EXERCISE REQUIREMENTS –
For the records that follow, work out how many lines include "worst" and give only that count.

=== DATA SECTION ===

File: config.mk
export PLATFORM = sky130hd
export DESIGN_NAME = pna_ctrl
export DESIGN_NICKNAME = d
export VERILOG_FILES = /design/src/sv/pna_pkg.sv /design/src/sv/pna_ctrl.sv
export SDC_FILE = /design/constraint.sdc
export NUM_CORES = 1
export LEC_CHECK = 0
export ABC_AREA = 1
export BUFFER_PORTS_ARGS = -buffer_cell sky130_fd_sc_hd__clkbuf_2
export CORE_MARGIN = 5
export CORE_UTILIZATION = 45
export DETAILED_ROUTE_END_ITERATION = 16
export MAX_ROUTING_LAYER = met4
export PLACE_DENSITY = 0.71
export SLEW_MARGIN = 20
export SYNTH_ARGS = -nofsm -noshare
export SYNTH_HDL_FRONTEND = slang
export SYNTH_SLANG_ARGS = --single-unit
File: constraint.sdc
create_clock -name clk_i -period 1.8 [get_ports clk_i]
set_input_delay 0.09 -clock clk_i [delete_from_list [all_inputs] [get_ports clk_i]]
set_output_delay 0.09 -clock clk_i [all_outputs]
set_load 0.02 [all_outputs]
==> config.mk <==
export PLATFORM = sky130hd
export DESIGN_NAME = adm_queue
export DESIGN_NICKNAME = d
export VERILOG_FILES = /design/src/rtl/adm_pkg.sv /design/src/rtl/adm_queue.sv
export SDC_FILE = /design/constraint.sdc
export NUM_CORES = 1
export LEC_CHECK = 0
export ABC_AREA = 0
export BUFFER_PORTS_ARGS = -buffer_cell sky130_fd_sc_hd__buf_2
export CORE_MARGIN = 2
export CORE_UTILIZATION = 46
export DETAILED_ROUTE_END_ITERATION = 16
export GPL_ROUTABILITY_DRIVEN = 0
export PLACE_DENSITY = 0.79
export SLEW_MARGIN = 20
export SYNTH_ARGS = -nofsm -noshare
export SYNTH_HDL_FRONTEND = slang
export SYNTH_SLANG_ARGS = --single-unit
==> constraint.sdc <==
create_clock -name clk -period 8.6 [get_ports clk]
set_clock_uncertainty 0.15 [all_clocks]
set_input_delay 0 -clock clk [delete_from_list [all_inputs] [get_ports clk]]
set_output_delay 0 -clock clk [all_outputs]
set_load 0.02 [all_outputs]
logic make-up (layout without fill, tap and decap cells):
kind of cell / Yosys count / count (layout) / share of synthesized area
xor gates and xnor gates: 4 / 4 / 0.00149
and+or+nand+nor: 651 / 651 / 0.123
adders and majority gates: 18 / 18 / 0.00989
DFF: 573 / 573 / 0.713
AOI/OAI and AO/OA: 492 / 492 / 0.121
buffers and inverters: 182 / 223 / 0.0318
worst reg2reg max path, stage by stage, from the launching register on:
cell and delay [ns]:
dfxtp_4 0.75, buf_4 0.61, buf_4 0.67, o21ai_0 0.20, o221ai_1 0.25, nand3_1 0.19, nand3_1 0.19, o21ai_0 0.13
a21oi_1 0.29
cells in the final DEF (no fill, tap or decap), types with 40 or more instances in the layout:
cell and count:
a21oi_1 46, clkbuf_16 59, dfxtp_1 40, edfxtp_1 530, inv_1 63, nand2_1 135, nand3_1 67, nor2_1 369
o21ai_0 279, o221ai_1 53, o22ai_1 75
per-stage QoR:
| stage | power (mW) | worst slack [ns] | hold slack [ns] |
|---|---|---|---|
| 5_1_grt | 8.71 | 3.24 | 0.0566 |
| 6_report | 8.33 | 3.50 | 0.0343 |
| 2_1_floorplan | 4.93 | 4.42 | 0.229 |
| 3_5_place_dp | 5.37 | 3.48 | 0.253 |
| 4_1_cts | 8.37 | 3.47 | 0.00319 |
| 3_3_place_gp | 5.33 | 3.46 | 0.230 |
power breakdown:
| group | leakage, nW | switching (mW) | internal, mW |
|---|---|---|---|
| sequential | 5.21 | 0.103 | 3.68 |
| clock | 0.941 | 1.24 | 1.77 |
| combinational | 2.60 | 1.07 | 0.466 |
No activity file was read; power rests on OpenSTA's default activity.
[config.mk]
export PLATFORM = sky130hd
export DESIGN_NAME = char_lcd_nibble_write_sequencer
export DESIGN_NICKNAME = d
export VERILOG_FILES = /design/src/lcdseq_pkg.sv /design/src/lcdseq_ctrl.sv /design/src/lcdseq_dp.sv /design/src/char_lcd_nibble_write_sequencer.sv
export SDC_FILE = /design/constraint.sdc
export NUM_CORES = 1
export LEC_CHECK = 0
export BUFFER_PORTS_ARGS = -buffer_cell sky130_fd_sc_hd__buf_2
export CAP_MARGIN = 20
export CORE_MARGIN = 5
export CORE_UTILIZATION = 52
export DETAILED_ROUTE_END_ITERATION = 16
export PLACE_DENSITY = 0.78
export SYNTH_ARGS = -nofsm -noshare
export SYNTH_HDL_FRONTEND = slang
export SYNTH_SLANG_ARGS = --single-unit
[constraint.sdc]
create_clock -name clk -period 2.7 [get_ports clk]
set_input_delay 0 -clock clk [delete_from_list [all_inputs] [get_ports clk]]
set_output_delay 0 -clock clk [all_outputs]
set_load 0.03 [all_outputs]
[src/lcdseq_pkg.sv]
// ----------------------------------------------------------------------------
// lcdseq_pkg
// Types, constants and the control store for the character LCD 4-bit
// write sequencer.
// ----------------------------------------------------------------------------
package lcdseq_pkg;

    localparam int ADDR_W = 5;

    localparam logic [ADDR_W-1:0] ENTRY_INIT = 5'd0;
    localparam logic [ADDR_W-1:0] ENTRY_BYTE = 5'd21;

    localparam logic [15:0] HOLD_STROBE  = 16'd1;
    localparam logic [15:0] HOLD_NIBBLE  = 16'd100;
    localparam logic [15:0] HOLD_POWERUP = 16'd50000;
    localparam logic [15:0] HOLD_WAKE    = 16'd5000;
    localparam logic [15:0] HOLD_CLEAR   = 16'd2000;

    localparam logic [7:0] CLEAR_BYTE = 8'h01;

    typedef enum logic [2:0] {
        CMD_INIT   = 3'd0,
        CMD_WRITE  = 3'd1,
        CMD_DATA   = 3'd2,
        CMD_SETPOS = 3'd3,
        CMD_CLEAR  = 3'd4
    } cmd_t;

    typedef enum logic [1:0] {
        NIB_CONST,
        NIB_HI,
        NIB_LO
    } nib_src_t;

    // Sequencing: advance, finish, or advance only for a request with a tail step.
    typedef enum logic [1:0] {
        OP_NEXT,
        OP_DONE,
        OP_TAIL
    } seq_op_t;

    typedef struct packed {
        nib_src_t    nib_src;
        logic [3:0]  nib_const;
        logic        rs_from_reg;
        logic        en;
        logic [15:0] hold;
        seq_op_t     op;
    } uword_t;

    typedef struct packed {
        logic        valid;
        nib_src_t    nib_src;
        logic [3:0]  nib_const;
        logic        rs_from_reg;
        logic        en;
        logic [15:0] hold;
        logic        last;
    } step_ctl_t;

    function automatic uword_t mk(input nib_src_t s, input logic [3:0] c, input logic rs,
                                  input logic en, input logic [15:0] h, input seq_op_t op);
        uword_t w;
        w.nib_src     = s;
        w.nib_const   = c;
        w.rs_from_reg = rs;
        w.en          = en;
        w.hold        = h;
        w.op          = op;
        return w;
    endfunction

    function automatic uword_t ucode(input logic [ADDR_W-1:0] a);
        uword_t w;
        case (a)
            // initialise
            5'd0:  w = mk(NIB_CONST, 4'h0, 1'b0, 1'b0, HOLD_POWERUP, OP_NEXT);
            5'd1:  w = mk(NIB_CONST, 4'h3, 1'b0, 1'b1, HOLD_STROBE,  OP_NEXT);
            5'd2:  w = mk(NIB_CONST, 4'h3, 1'b0, 1'b0, HOLD_WAKE,    OP_NEXT);
            5'd3:  w = mk(NIB_CONST, 4'h3, 1'b0, 1'b1, HOLD_STROBE,  OP_NEXT);
            5'd4:  w = mk(NIB_CONST, 4'h3, 1'b0, 1'b0, HOLD_WAKE,    OP_NEXT);
            5'd5:  w = mk(NIB_CONST, 4'h3, 1'b0, 1'b1, HOLD_STROBE,  OP_NEXT);
            5'd6:  w = mk(NIB_CONST, 4'h3, 1'b0, 1'b0, HOLD_WAKE,    OP_NEXT);
            5'd7:  w = mk(NIB_CONST, 4'h2, 1'b0, 1'b1, HOLD_STROBE,  OP_NEXT);
            5'd8:  w = mk(NIB_CONST, 4'h2, 1'b0, 1'b0, HOLD_NIBBLE,  OP_NEXT);
            5'd9:  w = mk(NIB_CONST, 4'h2, 1'b0, 1'b1, HOLD_STROBE,  OP_NEXT);
            5'd10: w = mk(NIB_CONST, 4'h2, 1'b0, 1'b0, HOLD_NIBBLE,  OP_NEXT);
            5'd11: w = mk(NIB_CONST, 4'h8, 1'b0, 1'b1, HOLD_STROBE,  OP_NEXT);
            5'd12: w = mk(NIB_CONST, 4'h8, 1'b0, 1'b0, HOLD_NIBBLE,  OP_NEXT);
            5'd13: w = mk(NIB_CONST, 4'h0, 1'b0, 1'b1, HOLD_STROBE,  OP_NEXT);
            5'd14: w = mk(NIB_CONST, 4'h0, 1'b0, 1'b0, HOLD_NIBBLE,  OP_NEXT);
            5'd15: w = mk(NIB_CONST, 4'hc, 1'b0, 1'b1, HOLD_STROBE,  OP_NEXT);
            5'd16: w = mk(NIB_CONST, 4'hc, 1'b0, 1'b0, HOLD_NIBBLE,  OP_NEXT);
            5'd17: w = mk(NIB_CONST, 4'h0, 1'b0, 1'b1, HOLD_STROBE,  OP_NEXT);
            5'd18: w = mk(NIB_CONST, 4'h0, 1'b0, 1'b0, HOLD_NIBBLE,  OP_NEXT);
            5'd19: w = mk(NIB_CONST, 4'h6, 1'b0, 1'b1, HOLD_STROBE,  OP_NEXT);
            5'd20: w = mk(NIB_CONST, 4'h6, 1'b0, 1'b0, HOLD_NIBBLE,  OP_DONE);
            // byte write from the byte register
            5'd21: w = mk(NIB_HI,    4'h0, 1'b1, 1'b1, HOLD_STROBE,  OP_NEXT);
            5'd22: w = mk(NIB_HI,    4'h0, 1'b1, 1'b0, HOLD_NIBBLE,  OP_NEXT);
            5'd23: w = mk(NIB_LO,    4'h0, 1'b1, 1'b1, HOLD_STROBE,  OP_NEXT);
            5'd24: w = mk(NIB_LO,    4'h0, 1'b1, 1'b0, HOLD_NIBBLE,  OP_TAIL);
            // clear wait
            5'd25: w = mk(NIB_CONST, 4'h1, 1'b0, 1'b0, HOLD_CLEAR,   OP_DONE);
            default: w = mk(NIB_CONST, 4'h0, 1'b0, 1'b0, 16'd0,      OP_DONE);
        endcase
        return w;
    endfunction

endpackage

[src/lcdseq_ctrl.sv]
// ----------------------------------------------------------------------------
// lcdseq_ctrl
// Step counter and control store: dispatches a request to its entry point
// and walks the program one step per cycle.
// ----------------------------------------------------------------------------
module lcdseq_ctrl
    import lcdseq_pkg::*;
(
    input  logic       clk,
    input  logic       rst_n,
    input  logic       start,
    input  logic [2:0] cmd,
    output logic       busy,
    output logic       load,
    output step_ctl_t  step
);

    logic [ADDR_W-1:0] pc_reg, pc_next;
    logic              busy_reg, busy_next;
    logic              tail_reg, tail_next;
    logic              cmd_known;
    uword_t            uw;

    assign uw        = ucode(pc_reg);
    assign cmd_known = (cmd == CMD_INIT) || (cmd == CMD_WRITE) || (cmd == CMD_DATA) ||
                       (cmd == CMD_SETPOS) || (cmd == CMD_CLEAR);
    assign load      = start && !busy_reg && cmd_known;
    assign busy      = busy_reg;

    always_comb
    begin
        pc_next   = pc_reg;
        busy_next = busy_reg;
        tail_next = tail_reg;
        if (load)
        begin
            busy_next = 1'b1;
            pc_next   = (cmd == CMD_INIT) ? ENTRY_INIT : ENTRY_BYTE;
            tail_next = (cmd == CMD_CLEAR);
        end
        else if (busy_reg)
        begin
            case (uw.op)
                OP_NEXT: pc_next = pc_reg + 5'd1;
                OP_DONE: busy_next = 1'b0;
                OP_TAIL:
                begin
                    if (tail_reg)
                        pc_next = pc_reg + 5'd1;
                    else
                        busy_next = 1'b0;
                end
                default: busy_next = 1'b0;
            endcase
        end
    end

    always_comb
    begin
        step.valid       = busy_reg;
        step.nib_src     = uw.nib_src;
        step.nib_const   = uw.nib_const;
        step.rs_from_reg = uw.rs_from_reg;
        step.en          = uw.en;
        step.hold        = uw.hold;
        step.last        = (uw.op == OP_DONE) || ((uw.op == OP_TAIL) && !tail_reg);
    end

    always_ff @(posedge clk or negedge rst_n)
    begin
        if (!rst_n)
        begin
            pc_reg   <= ENTRY_INIT;
            busy_reg <= 1'b0;
            tail_reg <= 1'b0;
        end
        else
        begin
            pc_reg   <= pc_next;
            busy_reg <= busy_next;
            tail_reg <= tail_next;
        end
    end

endmodule

[src/lcdseq_dp.sv]
// ----------------------------------------------------------------------------
// lcdseq_dp
// Datapath: byte and register-select latch, nibble select and the
// registered pin-step outputs.
// ----------------------------------------------------------------------------
module lcdseq_dp
    import lcdseq_pkg::*;
(
    input  logic        clk,
    input  logic        rst_n,
    input  logic        load,
    input  logic [2:0]  cmd,
    input  logic [7:0]  byte_value,
    input  logic        row,
    input  logic [5:0]  column,
    input  step_ctl_t   step,
    output logic        strobe,
    output logic [3:0]  nibble,
    output logic        reg_select,
    output logic        enable,
    output logic [15:0] hold_us,
    output logic        last
);

    logic [7:0]  byte_reg, byte_next;
    logic        rs_reg;
    logic        strobe_reg;
    logic [3:0]  nibble_reg, nibble_next;
    logic        reg_select_reg;
    logic        enable_reg;
    logic [15:0] hold_us_reg;
    logic        last_reg;

    always_comb
    begin
        case (cmd)
            CMD_SETPOS: byte_next = {1'b1, row, column};
            CMD_CLEAR:  byte_next = CLEAR_BYTE;
            default:    byte_next = byte_value;
        endcase
    end

    always_comb
    begin
        case (step.nib_src)
            NIB_HI:  nibble_next = byte_reg[7:4];
            NIB_LO:  nibble_next = byte_reg[3:0];
            default: nibble_next = step.nib_const;
        endcase
    end

    always_ff @(posedge clk)
    begin
        if (load)
        begin
            byte_reg <= byte_next;
            rs_reg   <= (cmd == CMD_DATA);
        end
        nibble_reg     <= nibble_next;
        reg_select_reg <= step.rs_from_reg & rs_reg;
        enable_reg     <= step.en;
        hold_us_reg    <= step.hold;
        last_reg       <= step.last;
    end

    always_ff @(posedge clk or negedge rst_n)
    begin
        if (!rst_n)
            strobe_reg <= 1'b0;
        else
            strobe_reg <= step.valid;
    end

    assign strobe     = strobe_reg;
    assign nibble     = nibble_reg;
    assign reg_select = reg_select_reg;
    assign enable     = enable_reg;
    assign hold_us    = hold_us_reg;
    assign last       = last_reg;

endmodule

===

FINISHED EXERCISE –
2